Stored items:

## src/rtl/lsu_mem_port_if.sv

```systemverilog
// Request, data-memory and response bundle between the execute stage, the LSU back end and data memory.
interface lsu_mem_port_if #(
  parameter int unsigned TAG_W = 4
);
  logic             req_valid;
  logic             req_ready;
  logic             req_is_store;
  logic [2:0]       req_funct3;
  logic [31:0]      req_addr;
  logic [31:0]      req_wdata;
  logic [TAG_W-1:0] req_tag;

  logic [31:0]      mem_addr;
  logic [31:0]      mem_wdata;
  logic [3:0]       mem_we;
  logic             mem_re;
  logic [31:0]      mem_rdata;

  logic             resp_valid;
  logic             resp_ready;
  logic [TAG_W-1:0] resp_tag;
  logic [31:0]      resp_data;
  logic             resp_is_store;
  logic [1:0]       resp_err;

  // Environment side: issues requests, models memory, consumes responses
  modport master (
    output req_valid, req_is_store, req_funct3, req_addr, req_wdata, req_tag,
    output mem_rdata, resp_ready,
    input  req_ready, mem_addr, mem_wdata, mem_we, mem_re,
    input  resp_valid, resp_tag, resp_data, resp_is_store, resp_err
  );

  // LSU side
  modport slave (
    input  req_valid, req_is_store, req_funct3, req_addr, req_wdata, req_tag,
    input  mem_rdata, resp_ready,
    output req_ready, mem_addr, mem_wdata, mem_we, mem_re,
    output resp_valid, resp_tag, resp_data, resp_is_store, resp_err
  );
endinterface

```

## src/rtl/lsu_mem_port.sv

```systemverilog
// LSU back end: one request at a time, lane alignment for stores, extension for loads, tagged response.
module lsu_mem_port #(
  parameter int unsigned MEM_BYTES = 16384,
  parameter int unsigned TAG_W     = 4
) (
  input  logic           clk,
  input  logic           rst,
  lsu_mem_port_if.slave  bus
);
  localparam logic [31:0] MEM_LIMIT = 32'(MEM_BYTES);

  typedef enum logic [1:0] {IDLE, ACCESS, LOAD_DATA, RESP} state_e;

  state_e           state_q, state_d;
  logic [31:0]      addr_q, addr_d;
  logic [2:0]       f3_q, f3_d;
  logic             is_store_q, is_store_d;
  logic [TAG_W-1:0] tag_q, tag_d;
  logic [1:0]       err_q, err_d;
  logic [31:0]      resp_data_q, resp_data_d;
  logic             resp_valid_q, resp_valid_d;
  logic             req_ready_q, req_ready_d;
  logic [3:0]       mem_we_q, mem_we_d;
  logic             mem_re_q, mem_re_d;
  logic [31:0]      mem_wdata_q, mem_wdata_d;

  logic [1:0]       err_c;
  logic [3:0]       st_we_c;
  logic [31:0]      st_wdata_c;
  logic [31:0]      ld_shift_c;
  logic [15:0]      ld_half_c;
  logic [31:0]      ld_data_c;

  // Request classification and store lane placement from the incoming request
  always_comb begin
    err_c      = 2'b00;
    st_we_c    = 4'b0000;
    st_wdata_c = 32'h0;
    if (bus.req_is_store ? (bus.req_funct3 > 3'b010)
                         : (bus.req_funct3 == 3'b011 || bus.req_funct3[2:1] == 2'b11)) begin
      err_c = 2'b11;
    end else if ((bus.req_funct3[1:0] == 2'b01 && bus.req_addr[0]) ||
                 (bus.req_funct3[1:0] == 2'b10 && bus.req_addr[1:0] != 2'b00)) begin
      err_c = 2'b01;
    end else if (bus.req_addr >= MEM_LIMIT) begin
      err_c = 2'b10;
    end
    case (bus.req_funct3[1:0])
      2'b00: begin
        st_we_c    = 4'(4'b0001 << bus.req_addr[1:0]);
        st_wdata_c = {4{bus.req_wdata[7:0]}};
      end
      2'b01: begin
        st_we_c    = bus.req_addr[1] ? 4'b1100 : 4'b0011;
        st_wdata_c = {2{bus.req_wdata[15:0]}};
      end
      default: begin
        st_we_c    = 4'b1111;
        st_wdata_c = bus.req_wdata;
      end
    endcase
  end

  // Load byte/halfword selection and sign/zero extension from the registered read port
  always_comb begin
    ld_shift_c = bus.mem_rdata >> {addr_q[1:0], 3'b000};
    ld_half_c  = addr_q[1] ? bus.mem_rdata[31:16] : bus.mem_rdata[15:0];
    case (f3_q)
      3'b000:  ld_data_c = {{24{ld_shift_c[7]}}, ld_shift_c[7:0]};
      3'b100:  ld_data_c = {24'h0, ld_shift_c[7:0]};
      3'b001:  ld_data_c = {{16{ld_half_c[15]}}, ld_half_c};
      3'b101:  ld_data_c = {16'h0, ld_half_c};
      default: ld_data_c = bus.mem_rdata;
    endcase
  end

  // Next-state and registered-output values; memory strobes are single-cycle pulses in ACCESS
  always_comb begin
    state_d      = state_q;
    addr_d       = addr_q;
    f3_d         = f3_q;
    is_store_d   = is_store_q;
    tag_d        = tag_q;
    err_d        = err_q;
    resp_data_d  = resp_data_q;
    resp_valid_d = resp_valid_q;
    req_ready_d  = req_ready_q;
    mem_wdata_d  = mem_wdata_q;
    mem_we_d     = 4'b0000;
    mem_re_d     = 1'b0;
    case (state_q)
      IDLE: begin
        if (bus.req_valid) begin
          addr_d      = bus.req_addr;
          f3_d        = bus.req_funct3;
          is_store_d  = bus.req_is_store;
          tag_d       = bus.req_tag;
          err_d       = err_c;
          resp_data_d = 32'h0;
          req_ready_d = 1'b0;
          if (err_c != 2'b00) begin
            state_d      = RESP;
            resp_valid_d = 1'b1;
          end else begin
            state_d = ACCESS;
            if (bus.req_is_store) begin
              mem_we_d    = st_we_c;
              mem_wdata_d = st_wdata_c;
            end else begin
              mem_re_d = 1'b1;
            end
          end
        end
      end
      ACCESS: begin
        if (is_store_q) begin
          state_d      = RESP;
          resp_valid_d = 1'b1;
        end else begin
          state_d = LOAD_DATA;
        end
      end
      LOAD_DATA: begin
        resp_data_d  = ld_data_c;
        resp_valid_d = 1'b1;
        state_d      = RESP;
      end
      RESP: begin
        if (bus.resp_ready) begin
          state_d      = IDLE;
          resp_valid_d = 1'b0;
          resp_data_d  = 32'h0;
          req_ready_d  = 1'b1;
        end
      end
      default: state_d = IDLE;
    endcase
  end

  // State and output registers; reset kills any in-flight access at once
  always_ff @(posedge clk or posedge rst) begin
    if (rst) begin
      state_q      <= IDLE;
      addr_q       <= 32'h0;
      f3_q         <= 3'b000;
      is_store_q   <= 1'b0;
      tag_q        <= '0;
      err_q        <= 2'b00;
      resp_data_q  <= 32'h0;
      resp_valid_q <= 1'b0;
      req_ready_q  <= 1'b1;
      mem_we_q     <= 4'b0000;
      mem_re_q     <= 1'b0;
      mem_wdata_q  <= 32'h0;
    end else begin
      state_q      <= state_d;
      addr_q       <= addr_d;
      f3_q         <= f3_d;
      is_store_q   <= is_store_d;
      tag_q        <= tag_d;
      err_q        <= err_d;
      resp_data_q  <= resp_data_d;
      resp_valid_q <= resp_valid_d;
      req_ready_q  <= req_ready_d;
      mem_we_q     <= mem_we_d;
      mem_re_q     <= mem_re_d;
      mem_wdata_q  <= mem_wdata_d;
    end
  end

  assign bus.req_ready     = req_ready_q;
  assign bus.mem_addr      = addr_q;
  assign bus.mem_wdata     = mem_wdata_q;
  assign bus.mem_we        = mem_we_q;
  assign bus.mem_re        = mem_re_q;
  assign bus.resp_valid    = resp_valid_q;
  assign bus.resp_tag      = tag_q;
  assign bus.resp_data     = resp_data_q;
  assign bus.resp_is_store = is_store_q;
  assign bus.resp_err      = err_q;
endmodule

```

## src/flat_wrapper.sv

```systemverilog
// flat-port wrapper written by rule: the top's interface ports become plain ports
module lsu_mem_port_flat 
#(
  parameter int unsigned MEM_BYTES = 16384,
  parameter int unsigned TAG_W     = 4
)
  (clk, rst, bus_req_valid, bus_req_is_store, bus_req_funct3, bus_req_addr, bus_req_wdata, bus_req_tag, bus_mem_rdata, bus_resp_ready, bus_req_ready, bus_mem_addr, bus_mem_wdata, bus_mem_we, bus_mem_re, bus_resp_valid, bus_resp_tag, bus_resp_data, bus_resp_is_store, bus_resp_err);
  lsu_mem_port_if #(.TAG_W(TAG_W)) bus_i ();
  input  logic clk;
  input  logic rst;
  input wire logic [$bits(bus_i.req_valid)-1:0] bus_req_valid;
  input wire logic [$bits(bus_i.req_is_store)-1:0] bus_req_is_store;
  input wire logic [$bits(bus_i.req_funct3)-1:0] bus_req_funct3;
  input wire logic [$bits(bus_i.req_addr)-1:0] bus_req_addr;
  input wire logic [$bits(bus_i.req_wdata)-1:0] bus_req_wdata;
  input wire logic [$bits(bus_i.req_tag)-1:0] bus_req_tag;
  input wire logic [$bits(bus_i.mem_rdata)-1:0] bus_mem_rdata;
  input wire logic [$bits(bus_i.resp_ready)-1:0] bus_resp_ready;
  output wire logic [$bits(bus_i.req_ready)-1:0] bus_req_ready;
  output wire logic [$bits(bus_i.mem_addr)-1:0] bus_mem_addr;
  output wire logic [$bits(bus_i.mem_wdata)-1:0] bus_mem_wdata;
  output wire logic [$bits(bus_i.mem_we)-1:0] bus_mem_we;
  output wire logic [$bits(bus_i.mem_re)-1:0] bus_mem_re;
  output wire logic [$bits(bus_i.resp_valid)-1:0] bus_resp_valid;
  output wire logic [$bits(bus_i.resp_tag)-1:0] bus_resp_tag;
  output wire logic [$bits(bus_i.resp_data)-1:0] bus_resp_data;
  output wire logic [$bits(bus_i.resp_is_store)-1:0] bus_resp_is_store;
  output wire logic [$bits(bus_i.resp_err)-1:0] bus_resp_err;
  assign bus_i.req_valid = bus_req_valid;
  assign bus_i.req_is_store = bus_req_is_store;
  assign bus_i.req_funct3 = bus_req_funct3;
  assign bus_i.req_addr = bus_req_addr;
  assign bus_i.req_wdata = bus_req_wdata;
  assign bus_i.req_tag = bus_req_tag;
  assign bus_i.mem_rdata = bus_mem_rdata;
  assign bus_i.resp_ready = bus_resp_ready;
  assign bus_req_ready = bus_i.req_ready;
  assign bus_mem_addr = bus_i.mem_addr;
  assign bus_mem_wdata = bus_i.mem_wdata;
  assign bus_mem_we = bus_i.mem_we;
  assign bus_mem_re = bus_i.mem_re;
  assign bus_resp_valid = bus_i.resp_valid;
  assign bus_resp_tag = bus_i.resp_tag;
  assign bus_resp_data = bus_i.resp_data;
  assign bus_resp_is_store = bus_i.resp_is_store;
  assign bus_resp_err = bus_i.resp_err;
  lsu_mem_port #(.MEM_BYTES(MEM_BYTES), .TAG_W(TAG_W)) u_core (.clk(clk), .rst(rst), .bus(bus_i));
endmodule
```
[config.mk]
export PLATFORM = sky130hd
export DESIGN_NAME = nibbler_ctrl
export DESIGN_NICKNAME = d
export VERILOG_FILES = /design/src/rtl/nibbler_pkg.sv /design/src/rtl/nibbler_ctrl.sv
export SDC_FILE = /design/constraint.sdc
export NUM_CORES = 1
export LEC_CHECK = 0
export ABC_AREA = 1
export CAP_MARGIN = 10
export CORE_ASPECT_RATIO = 0.7
export CORE_MARGIN = 1.5
export CORE_UTILIZATION = 40
export CTS_BUF_LIST = sky130_fd_sc_hd__clkbuf_2
export CTS_CLUSTER_DIAMETER = 50
export DETAILED_ROUTE_END_ITERATION = 10
export PLACE_DENSITY_LB_ADDON = 0.05
export SLEW_MARGIN = 20
export SYNTH_ARGS = -nofsm -noshare
export SYNTH_HDL_FRONTEND = slang
export SYNTH_SLANG_ARGS = --single-unit
[constraint.sdc]
create_clock -name clk -period 1.25 [get_ports clk]
set_input_delay 0.375 -clock clk [delete_from_list [all_inputs] [get_ports clk]]
set_output_delay 0.375 -clock clk [all_outputs]
set_load 0.02 [all_outputs]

**WORK INSTRUCTIONS**
Using the records above, copy every line that has the word "else" in it.

**TASK OUTPUT**
    end else if ((bus.req_funct3[1:0] == 2'b01 && bus.req_addr[0]) ||
    end else if (bus.req_addr >= MEM_LIMIT) begin
          end else begin
            end else begin
        end else begin
    end else begin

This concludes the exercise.